Miller's sole argument on appeal is that Kinney's posture was so intimidating that his confession was involuntary. While Kinney did lean towards Miller during the questioning, Miller also leaned towards Kinney. Only after the subject had turned to incidents beyond the break-in did both men cease leaning forward on their knees. At no time did either party raise his voice. After Kinney left, Miller went through the interrogation notes left on Kinney's desk. Nervousness alone does not render a confession involuntary. State v. Cullison, 227 N.W.2d 121, 127 (Iowa 1975). Further, being uncomfortable during questioning is "not an abnormal physical or emotional condition." State v. Jennett, 574 N.W.2d 361, 364 (Iowa Ct. App. 1997). We conclude the district court properly denied Miller's motion to suppress.
B. Motion for mistrial.
We review a claim based on ineffective assistance of counsel de novo. State v. Williams, 695 N.W.2d 23, 27 (Iowa 2005). While we normally preserve such a claim for postconviction proceedings, if the record on appeal is sufficient for our review, we will rule on the claim instead of preserving for later proceedings. State v. Graves, 668 N.W.2d 860, 869 (Iowa 2003). An ineffective-assistance-of-counsel claim involves two elements: first, that trial counsel failed to perform an essential duty and second, that this failure resulted in prejudice. Id. Failure to succeed on either prong results in the failure of the ineffective-assistance-of-counsel claim. Id. An attorney is not required to raise a meritless claim. Id.

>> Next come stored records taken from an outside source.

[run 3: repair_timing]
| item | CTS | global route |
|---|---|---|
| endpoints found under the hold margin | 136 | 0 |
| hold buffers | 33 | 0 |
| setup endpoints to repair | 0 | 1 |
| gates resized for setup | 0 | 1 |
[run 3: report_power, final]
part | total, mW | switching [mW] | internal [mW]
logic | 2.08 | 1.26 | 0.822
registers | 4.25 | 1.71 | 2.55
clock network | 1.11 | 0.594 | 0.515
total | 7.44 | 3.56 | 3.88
## src/rtl/spi_ram_arbiter_if.sv

```systemverilog
// Bundle of requester A/B handshakes and the SPI RAM controller side of the arbiter.
// slave is the arbiter's view; master is everything around it (requesters and controller).
interface spi_ram_arbiter_if #(
    parameter int ADDR_BITS = 16,
    parameter int DATA_BITS = 16
);
    logic                 a_req;
    logic                 a_we;
    logic [ADDR_BITS-1:0] a_addr;
    logic [DATA_BITS-1:0] a_wdata;
    logic                 a_ack;
    logic [DATA_BITS-1:0] a_rdata;

    logic                 b_req;
    logic                 b_we;
    logic [ADDR_BITS-1:0] b_addr;
    logic [DATA_BITS-1:0] b_wdata;
    logic                 b_ack;
    logic [DATA_BITS-1:0] b_rdata;

    logic                 err;
    logic                 busy;

    logic [ADDR_BITS-1:0] ram_addr;
    logic [DATA_BITS-1:0] ram_data_in;
    logic                 ram_start_read;
    logic                 ram_start_write;
    logic [DATA_BITS-1:0] ram_data_out;
    logic                 ram_busy;

    modport slave (
        input  a_req, a_we, a_addr, a_wdata,
        output a_ack, a_rdata,
        input  b_req, b_we, b_addr, b_wdata,
        output b_ack, b_rdata,
        output err, busy,
        output ram_addr, ram_data_in, ram_start_read, ram_start_write,
        input  ram_data_out, ram_busy
    );

    modport master (
        output a_req, a_we, a_addr, a_wdata,
        input  a_ack, a_rdata,
        output b_req, b_we, b_addr, b_wdata,
        input  b_ack, b_rdata,
        input  err, busy,
        input  ram_addr, ram_data_in, ram_start_read, ram_start_write,
        output ram_data_out, ram_busy
    );
endinterface

```

## src/rtl/spi_ram_arbiter.sv

```systemverilog
// Round-robin arbiter sharing one SPI RAM controller between a CPU port (A) and a debug/loader port (B).
// One transaction at a time, with a WAIT timeout that completes the transaction with err set.
//
// state  | meaning
// IDLE   | no transaction; arbitrate and latch the winner's request
// ISSUE  | one-cycle read or write start pulse to the controller
// SETTLE | one cycle for the controller to raise ram_busy; ram_busy ignored
// WAIT   | wait for ram_busy low or timeout
// DONE   | one-cycle ack to the owner, err on timeout
module spi_ram_arbiter #(
    parameter int ADDR_BITS = 16,
    parameter int DATA_BITS = 16,
    parameter int TIMEOUT   = 255
) (
    input logic              clk,
    input logic              rst,
    spi_ram_arbiter_if.slave bus
);

    typedef enum logic [2:0] {
        S_IDLE,
        S_ISSUE,
        S_SETTLE,
        S_WAIT,
        S_DONE
    } state_t;

    localparam logic [8:0] TO_LIM = 9'(TIMEOUT);

    state_t               state, state_nxt;
    logic                 owner_q;        // 0 = A, 1 = B
    logic                 last_grant_q;   // 0 = A, 1 = B
    logic                 we_q;
    logic [ADDR_BITS-1:0] addr_q;
    logic [DATA_BITS-1:0] wdata_q;
    logic [7:0]           cnt_q;
    logic                 timeout_q;
    logic [DATA_BITS-1:0] a_rdata_q;
    logic [DATA_BITS-1:0] b_rdata_q;

    logic any_req;
    logic win_b;
    logic time_up;

    assign any_req = bus.a_req | bus.b_req;
    // On a tie the port that did not win last time gets the grant.
    assign win_b   = bus.b_req & (~bus.a_req | ~last_grant_q);
    assign time_up = (({1'b0, cnt_q} + 9'd1) == TO_LIM);

    always_ff @(posedge clk or posedge rst) begin
        if (rst) state <= S_IDLE;
        else     state <= state_nxt;
    end

    always_comb begin
        state_nxt = state;
        case (state)
            S_IDLE:   if (any_req) state_nxt = S_ISSUE;
            S_ISSUE:  state_nxt = S_SETTLE;
            S_SETTLE: state_nxt = S_WAIT;
            S_WAIT:   if (!bus.ram_busy || time_up) state_nxt = S_DONE;
            S_DONE:   state_nxt = S_IDLE;
            default:  state_nxt = S_IDLE;
        endcase
    end

    always_ff @(posedge clk or posedge rst) begin
        if (rst) begin
            owner_q      <= 1'b0;
            last_grant_q <= 1'b1;
            we_q         <= 1'b0;
            addr_q       <= '0;
            wdata_q      <= '0;
            cnt_q        <= '0;
            timeout_q    <= 1'b0;
            a_rdata_q    <= '0;
            b_rdata_q    <= '0;
        end else begin
            case (state)
                S_IDLE: begin
                    timeout_q <= 1'b0;
                    if (any_req) begin
                        owner_q      <= win_b;
                        last_grant_q <= win_b;
                        we_q         <= win_b ? bus.b_we    : bus.a_we;
                        addr_q       <= win_b ? bus.b_addr  : bus.a_addr;
                        wdata_q      <= win_b ? bus.b_wdata : bus.a_wdata;
                    end
                end
                S_SETTLE: cnt_q <= '0;
                S_WAIT: begin
                    if (!bus.ram_busy) begin
                        if (!we_q) begin
                            if (owner_q) b_rdata_q <= bus.ram_data_out;
                            else         a_rdata_q <= bus.ram_data_out;
                        end
                    end else begin
                        cnt_q <= cnt_q + 8'd1;
                        if (time_up) timeout_q <= 1'b1;
                    end
                end
                default: ;
            endcase
        end
    end

    always_comb begin
        bus.busy            = (state != S_IDLE);
        bus.ram_start_read  = (state == S_ISSUE) & ~we_q;
        bus.ram_start_write = (state == S_ISSUE) & we_q;
        bus.ram_addr        = '0;
        bus.ram_data_in     = '0;
        if (state == S_ISSUE || state == S_SETTLE || state == S_WAIT) begin
            bus.ram_addr = addr_q;
            if (we_q) bus.ram_data_in = wdata_q;
        end
        bus.a_ack   = (state == S_DONE) & ~owner_q;
        bus.b_ack   = (state == S_DONE) & owner_q;
        bus.err     = (state == S_DONE) & timeout_q;
        bus.a_rdata = a_rdata_q;
        bus.b_rdata = b_rdata_q;
    end

endmodule

```

## src/flat_wrapper.sv

```systemverilog
// flat-port wrapper written by rule: the top's interface ports become plain ports
module spi_ram_arbiter_flat 
#(
    parameter int ADDR_BITS = 16,
    parameter int DATA_BITS = 16,
    parameter int TIMEOUT   = 255
)
  (clk, rst, bus_a_req, bus_a_we, bus_a_addr, bus_a_wdata, bus_a_ack, bus_a_rdata, bus_b_req, bus_b_we, bus_b_addr, bus_b_wdata, bus_b_ack, bus_b_rdata, bus_err, bus_busy, bus_ram_addr, bus_ram_data_in, bus_ram_start_read, bus_ram_start_write, bus_ram_data_out, bus_ram_busy);
  spi_ram_arbiter_if #(.ADDR_BITS(ADDR_BITS), .DATA_BITS(DATA_BITS)) bus_i ();
  input logic clk;
  input logic rst;
  input wire logic [$bits(bus_i.a_req)-1:0] bus_a_req;
  input wire logic [$bits(bus_i.a_we)-1:0] bus_a_we;
  input wire logic [$bits(bus_i.a_addr)-1:0] bus_a_addr;
  input wire logic [$bits(bus_i.a_wdata)-1:0] bus_a_wdata;
  output wire logic [$bits(bus_i.a_ack)-1:0] bus_a_ack;
  output wire logic [$bits(bus_i.a_rdata)-1:0] bus_a_rdata;
  input wire logic [$bits(bus_i.b_req)-1:0] bus_b_req;
  input wire logic [$bits(bus_i.b_we)-1:0] bus_b_we;
  input wire logic [$bits(bus_i.b_addr)-1:0] bus_b_addr;
  input wire logic [$bits(bus_i.b_wdata)-1:0] bus_b_wdata;
  output wire logic [$bits(bus_i.b_ack)-1:0] bus_b_ack;
  output wire logic [$bits(bus_i.b_rdata)-1:0] bus_b_rdata;
  output wire logic [$bits(bus_i.err)-1:0] bus_err;
  output wire logic [$bits(bus_i.busy)-1:0] bus_busy;
  output wire logic [$bits(bus_i.ram_addr)-1:0] bus_ram_addr;
  output wire logic [$bits(bus_i.ram_data_in)-1:0] bus_ram_data_in;
  output wire logic [$bits(bus_i.ram_start_read)-1:0] bus_ram_start_read;
  output wire logic [$bits(bus_i.ram_start_write)-1:0] bus_ram_start_write;
  input wire logic [$bits(bus_i.ram_data_out)-1:0] bus_ram_data_out;
  input wire logic [$bits(bus_i.ram_busy)-1:0] bus_ram_busy;
  assign bus_i.a_req = bus_a_req;
  assign bus_i.a_we = bus_a_we;
  assign bus_i.a_addr = bus_a_addr;
  assign bus_i.a_wdata = bus_a_wdata;
  assign bus_a_ack = bus_i.a_ack;
  assign bus_a_rdata = bus_i.a_rdata;
  assign bus_i.b_req = bus_b_req;
  assign bus_i.b_we = bus_b_we;
  assign bus_i.b_addr = bus_b_addr;
  assign bus_i.b_wdata = bus_b_wdata;
  assign bus_b_ack = bus_i.b_ack;
  assign bus_b_rdata = bus_i.b_rdata;
  assign bus_err = bus_i.err;
  assign bus_busy = bus_i.busy;
  assign bus_ram_addr = bus_i.ram_addr;
  assign bus_ram_data_in = bus_i.ram_data_in;
  assign bus_ram_start_read = bus_i.ram_start_read;
  assign bus_ram_start_write = bus_i.ram_start_write;
  assign bus_i.ram_data_out = bus_ram_data_out;
  assign bus_i.ram_busy = bus_ram_busy;
  spi_ram_arbiter #(.ADDR_BITS(ADDR_BITS), .DATA_BITS(DATA_BITS), .TIMEOUT(TIMEOUT)) u_core (.clk(clk), .rst(rst), .bus(bus_i));
endmodule
```

## config.mk

```make
export PLATFORM = sky130hd
export DESIGN_NAME = spi_ram_arbiter_flat
export DESIGN_NICKNAME = d
export VERILOG_FILES = /design/src/rtl/spi_ram_arbiter_if.sv /design/src/rtl/spi_ram_arbiter.sv /design/src/flat_wrapper.sv
export SDC_FILE = /design/constraint.sdc
export NUM_CORES = 1
export LEC_CHECK = 0
export ABC_AREA = 0
export CAP_MARGIN = 20
export CORE_ASPECT_RATIO = 2
export CORE_MARGIN = 3
export CORE_UTILIZATION = 35
export CTS_CLUSTER_DIAMETER = 40
export DETAILED_ROUTE_END_ITERATION = 7
export PLACE_DENSITY = 0.7
export REMOVE_ABC_BUFFERS = 1
export SYNTH_ARGS = -nofsm -noshare
export SYNTH_HDL_FRONTEND = slang
export SYNTH_SLANG_ARGS = --single-unit
```

## constraint.sdc

```tcl
create_clock -name clk -period 2.42 [get_ports clk]
set_input_delay 0.484 -clock clk [delete_from_list [all_inputs] [get_ports clk]]
set_output_delay 0.484 -clock clk [all_outputs]
set_load 0.01 [all_outputs]
```

==> results of run 1 <==
==> report_power, final <==
group | internal (uW) | switching (uW) | leakage [uW]
clock | 899 | 528 | 0.000148
combinational | 2060 | 1580 | 0.00157
sequential | 1920 | 419 | 0.000940
total | 4880 | 2530 | 0.00266
==> synth_stat cells (4+ instances only) <==
library cell	instances
a21oi_1	36
a22o_1	4
and2_1	17
and3_1	18
buf_2	14
clkbuf_1	6
dfrtp_1	78
inv_1	8
mux2_2	32
mux2i_1	36
nand2_1	12
nand3_1	4
nor2_1	40
nor3_1	6
o21ai_0	5
==> routing by layer <==
metal	up-vias	share of wire
met5	-	0
met4	0	0.033
met3	22	0.055
met2	93	0.56
met1	1581	0.35
li1	1561	-
==> timing repair <==
item,4_1_cts,5_1_grt
resized for setup,4,8
buffers inserted,0,2
endpoints found under the setup margin,26,11
==> area by class of cell <==
type                            instances  share of cell area
Inverter                                8            0.005224
Sequential cell                        79              0.3305
Multi-Input combinational cell        244              0.2917
Timing Repair Buffer                  170              0.2915
Clock buffer                           10             0.03824
Clock inverter                          6             0.01421
Tap cell                              137             0.02863
==> logic make-up (layout without fill, tap and decap cells) <==
logic type / count (synthesis) / in the layout / synth area share
adders and majority gates: 2 / 2 / 0.006455
and+or+nand+nor: 114 / 114 / 0.1566
muxes: 68 / 68 / 0.1859
AOI/OAI and AO/OA: 60 / 60 / 0.09264
DFF: 79 / 79 / 0.5103
buffers and inverters: 35 / 194 / 0.04810
==> sequential cells by signal (all words and copies together) (netlist names) <==
name / flops
u_core.addr_q: 16
u_core.bus.a_rdata: 16
u_core.bus.b_rdata: 16
u_core.wdata_q: 16
u_core.cnt_q: 8
u_core.state: 3
u_core.last_grant_q: 1
u_core.owner_q: 1
u_core.timeout_q: 1
u_core.we_q: 1
==> per-stage QoR <==
step           utilization  setup WS, ps
6_report            0.5609         64.40
3_5_place_dp        0.5271         178.6
4_1_cts             0.5572         22.18
2_1_floorplan            -         -2300
3_3_place_gp        0.5271         214.2
5_1_grt             0.5609         1.537
==> path summary, 6_finish.rpt <==
path | slack [ps] | to | startpoint | depth (start not counted)
setup reg to reg | 520 | u_core.state[2] | u_core.cnt_q[0] | 6
min in group asynchronous | 540 | u_core.bus.b_rdata[6] | rst | 2
max in group asynchronous | 1270 | u_core.wdata_q[14] | rst | 3
setup / recovery | 60 | bus_ram_data_in[13] | u_core.state[2] | 4
hold reg to reg | 510 | u_core.bus.b_rdata[2] | u_core.bus.b_rdata[2] | 1
hold / removal | 510 | u_core.bus.b_rdata[2] | u_core.bus.b_rdata[2] | 1
==> cells in the final DEF (no fill, tap or decap), drive strengths merged, types with 6 or more instances in the layout <==
cell type and count:
nor2 40, mux2i 36, a21oi 36, dfrtp 78, clkbuf 10, clkdlybuf4s50 148, nand2 12, mux2 32
and3 18, inv 7, nor3 7, buf 14, dlymetal6s2s 7, and2 17, a22o 6
==> results_dict.tcl, run 1 <==
set metrics [dict create \
    outcome "complete, no violations" \
    place.gp.congestion 0.8985 \
    cp_max_fo 26 \
    finalNonFillerCells 654 \
    grt_use_met3 0.04021 \
    fmax_ghz 0.4245 \
    antenna_found_initial 0 \
    period_share 0.9734 \
    use_met1 0.1950 \
    grt_max_degree 56 \
    worst-path-buf-inv 2 \
    drt_drc_violations_left 0 \
    rsz0062_at_grt "no" \
    ys_warn_count 0 \
    post-place-cells 636 \
    holdBufCountCts 0 \
    via_count 3257 \
    place.detailed.hpwl_um 8331 \
    diodes 0 \
    cts_tree "yes" \
    viasPerCell 4.980 \
    ys_seq_elements 79 \
    first_global_vias 3558 \
    initial_core_util 0.3631 \
    core_um2 10680 \
    final_area_um2 5988 \
    finalCriticalPeriod_ps 2356 \
    synth_edf_count 0 \
    clock_skew_ps 4.082 \
    netlist_instances 358 \
    synth_top_area_share 0.5036 \
    drive_above_1_share 0.1509 \
    hold_viol_final 0 \
    clk_pin_slew_worst_paths_ps 60 \
    cpPeakStageDelay_ps 560 \
    multi_input_area_um2 1747 \
    syn_to_final_growth_pct 54.49 \
    first_pass_iters 4 \
    globalRoute.busiestLayer "met2" \
    relSlewSlack 0.5827 \
    clk_latency_ps 330 \
    worstSetupStartpointType "flip-flop" \
    hp-class "reg -> reg" \
    finalNetCount 601 \
    drt-initial-drc-count 125 \
    use_met2 0.3366 \
    fp.dieW_um 80.42 \
    maxCapViolations 0 \
    worstPathCellList "nor2_4 -> buf_12 -> and3_1 -> clkdlybuf4s50_1" \
    fp-row-count 53 \
    grt_overflow 0 \
    fill_cells 934 \
    ys_types 44 \
    grt_pass1_wl_um 17750 \
    cp.required_ps 1940 \
    cts.sinks 79 \
    cp_top_family "buffers and inverters" \
    tns_ps 0 \
    whs_ps 508.1 \
    worstPathArrival_ps 1870 \
    cts_made_buffers 9 \
    async_flop_share 1.000 \
    total_power_uw 7409 \
    power_density_nw_per_um2 1237 \
    die-area_um2 12450 \
    h-tree-depth 3 \
    synth_area_leaders "dfrtp_1, mux2i_1, mux2_2" \
    leakagePower_uw 0.002657 \
    die_height_um 154.8 \
    avgSynthCellArea_um2 10.83 \
    yosysSeqAreaShare 0.5103 \
    post-synth-top-area-cell "dfrtp_1" \
    maxSlewViolCount 0 \
    io_buffer_count 156 \
    seq_area_um2 1979 \
    syn_area_um2 3876 \
    io_pins 157 \
    drt-total-wl_um 10980 \
    peakVddDrop_uv 687.9 \
    critPathSlowestCell "clkdlybuf4s50_1" \
    setup_viol 0 \
    postPlaceCellArea_um2 5628 \
    ys.flop_type "dfrtp_1" \
    wl_per_cell_um 16.78 \
    grtUsageTotal 0.1857 \
    max_slew.worst_pin.slew_ps 625.2 \
    cp-end-kind "output port" \
    worstSetupPathType "reg -> out" \
    clockBufferDepth 2 \
    ant_nets 0 \
    cts-root-buf "clkbuf_16" \
]
Note: power is estimated with default switching activity, not from simulation.
==> run 2: changes to the inputs <==
--- a/config.mk
+++ b/config.mk
@@ -5,14 +5,14 @@
 export SDC_FILE = /design/constraint.sdc
 export NUM_CORES = 1
 export LEC_CHECK = 0
-export ABC_AREA = 0
+export ABC_AREA = 1
 export CAP_MARGIN = 20
 export CORE_ASPECT_RATIO = 2
 export CORE_MARGIN = 3
-export CORE_UTILIZATION = 35
+export CORE_UTILIZATION = 27
 export CTS_CLUSTER_DIAMETER = 40
 export DETAILED_ROUTE_END_ITERATION = 7
-export PLACE_DENSITY = 0.7
+export PLACE_DENSITY_LB_ADDON = 0.12
 export REMOVE_ABC_BUFFERS = 1
 export SYNTH_ARGS = -nofsm -noshare
 export SYNTH_HDL_FRONTEND = slang
==> results_dict.tcl, run 2 <==
set metrics [dict create \
    fp-row-count 60 \
    worstPathCellList "nor2_4 -> inv_1 -> buf_4 -> nor2_1 -> clkdlybuf4s50_1" \
    finalCriticalPeriod_ps 2342 \
    core_um2 13590 \
    wl_per_cell_um 14.50 \
    grt_overflow 0 \
    first_global_vias 3627 \
    synthTopCellsByCount "dfrtp_1, nor2_1, inv_1, nand2_1, o21ai_1" \
    period_share 0.9677 \
    max_slew.worst_pin.slew_ps 838.0 \
    initial_core_util 0.2796 \
    grt_pass1_wl_um 18490 \
    syn_to_final_growth_pct 53.66 \
    die_height_um 173.7 \
    maxCapViolations 0 \
    postPlaceCellArea_um2 5519 \
    min_delay_path_depth 2 \
    grt_max_degree 68 \
    die-area_um2 15610 \
    final_core_util 0.4296 \
    drt-total-wl_um 11470 \
    cp_top_family "buffers and inverters" \
    h-tree-depth 3 \
    async_flop_share 1.000 \
    clock_skew_ps 6.535 \
    power_density_nw_per_um2 1181 \
    syn_area_um2 3799 \
    cts-root-buf "clkbuf_16" \
    maxSlewViolCount 0 \
    critPathSlowestCell "clkdlybuf4s50_1" \
    place.gp.congestion 0.7352 \
    via_count 3462 \
    worst_slack_ps 78.27 \
    cp_max_fo 16 \
    place.detailed.hpwl_um 8513 \
    synth_edf_count 0 \
    whs_ps 482.8 \
    drive_above_1_share 0.1010 \
    clk_latency_ps 340 \
    clockBufferDepth 2 \
    r2r_cells 7 \
    worst-path-buf-inv 3 \
    worstSetupPathType "reg -> out" \
    grtUsageTotal 0.1491 \
    ys_warn_count 0 \
    io_pins 157 \
    cts_tree "yes" \
    cp.depth 5 \
    cpPeakStageDelay_ps 550 \
    hold_viol_final 0 \
    synth_area_leaders "dfrtp_1, nor2_1, inv_1" \
    antenna_found_initial 1 \
    drt_drc_violations_left 0 \
    viasPerCell 4.377 \
    ys_types 28 \
    fmax_ghz 0.4270 \
    leakagePower_uw 0.002595 \
    clk_pin_slew_worst_paths_ps 60 \
    netlist_instances 445 \
    dp_slack_ps 110.7 \
    yosysSeqAreaShare 0.5208 \
    final_area_um2 5837 \
    ys_seq_elements 79 \
    cts.sinks 79 \
    first_pass_iters 4 \
    ys.flop_type "dfrtp_1" \
    total_power_uw 6893 \
    io_buffer_count 156 \
    rsz0062_at_grt "no" \
    holdBufCountCts 0 \
    fp.dieW_um 89.87 \
    synth_top_area_share 0.5138 \
    ant_nets 0 \
    relSlewSlack 0.4413 \
    final_common_cell "clkdlybuf4s50_1" \
    cp.required_ps 1940 \
    final_cell_mix "clkdlybuf4s50_1, dfrtp_1, nor2_1" \
    peakVddDrop_uv 887.6 \
    post-synth-top-area-cell "dfrtp_1" \
    cts_made_buffers 9 \
    setup_viol 0 \
    hp-class "reg -> reg" \
    cp-end-kind "output port" \
    avgSynthCellArea_um2 8.536 \
    finalNetCount 688 \
    drt-initial-drc-count 164 \
    outcome "complete, no violations" \
    worstPathArrival_ps 1860 \
    worstSetupStartpointType "flip-flop" \
]
[run 2: layout make-up]
cell class / count / area (um2)
diodes: 1 / 2.502
clock buffers: 9 / 225.2
clock inverters: 7 / 57.56
fillers: 1389 / 7751
inverters: 70 / 266.5
multi-input cells: 275 / 1418
flip-flops and latches: 79 / 1979
well taps: 186 / 232.7
repair buffers: 164 / 1655
[run 2: tightest hold or removal path, stage by stage (launching register included)]
cell and delay (ps):
dfstp_2 370, o21ai_0 60, nand2_1 50
[run 2: through the flow]
step / instances / setup TNS [ps]
2_1_floorplan: 424 / -6687
3_3_place_gp: 772 / 0
3_5_place_dp: 772 / 0
4_1_cts: 789 / -123.7
5_1_grt: 791 / 0
6_report: 791 / 0
[run 2: repair_timing]
item | 4_1_cts | 5_1_grt
setup endpoints to repair | 32 | 27
gates cloned | 0 | 0
gates resized for setup | 8 | 5
buffers inserted | 1 | 1
[run 2: kinds of logic (layout without fill, tap and decap cells)]
group / count (synthesis) / in the layout / share of synthesized area
and+or+nand+nor: 161 / 161 / 0.1818
adders and majority gates: 2 / 2 / 0.006587
other: 0 / 1 / 0
muxes: 1 / 1 / 0.002964
DFF: 79 / 79 / 0.5208
buffers and inverters: 91 / 250 / 0.1113
AOI/OAI and AO/OA: 111 / 111 / 0.1765
[run 2: path summary, 6_finish.rpt]
check | start | slack [ps] | to
worst max-delay path | u_core.state[2] | 80 | bus_ram_addr[8]
worst min-delay path | u_core.last_grant_q | 480 | u_core.last_grant_q
worst max register to register | u_core.state[2] | 410 | u_core.addr_q[4]
worst min register to register | u_core.last_grant_q | 480 | u_core.last_grant_q
max in group asynchronous | rst | 1250 | u_core.last_grant_q
min in group asynchronous | rst | 530 | u_core.bus.a_rdata[9]
[run 2: report_power, final]
group	leakage, uW	internal, uW	switching [uW]	total [uW]
combinational	0.00147	1660	1730	3400
clock	0.000134	707	588	1300
sequential	0.000993	1920	285	2200
total	0.00259	4290	2600	6890
[run 2: metal layers]
layer  track usage  share of wire  wire (um)  vias to the layer above
met5             0              0          0                        -
met4       0.06969          0.027        307                        0
met3       0.03084          0.045        521                       14
met2        0.2855           0.56       6427                      101
met1        0.1516           0.37       4216                     1610
li1              -              -          -                     1737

The State did not argue in the district court that Miller's motion for mistrial was untimely and does not make that argument on appeal. The court ruled on Miller's motion on the merits, finding the comment was isolated, and that the curative instruction to the jury resolved any potential for prejudicial effect. We agree.
"Prosecutors have a dual function. They must vigorously prosecute defendants, but at the same time, they must assure the defendant a fair trial. Prosecutorial misconduct only warrants a new trial when the conduct is so prejudicial as to deprive the defendant of a fair trial." State v. Bowers, 656 N.W.2d 349, 355 (Iowa 2002) (internal citations and quotation marks omitted). To prevail on a claim of prosecutorial misconduct, Miller must show both misconduct and resulting prejudice. State v. Krogmann, 804 N.W.2d 518, 526 (Iowa 2011). We look to the severity and pervasiveness of misconduct, whether the misconduct is significant to central issues in the case, the strength of the State's evidence, whether the court used cautionary instructions or other curative measures, and the extent defense counsel invited the misconduct. Id.
The State's case against Hill was strong, and the rebuttal argument comment was a single incident. Immediately after the comment by the prosecutor, counsel objected. The court sustained the objection and instructed the jury to disregard the comment. While the comment may have been improper, sufficient curative measures were taken. Any minimal resulting prejudice was not so pervasive as to deny Miller a fair trial.
We find on our de novo review that Miller's confession was voluntary and that his counsel provided effective representation.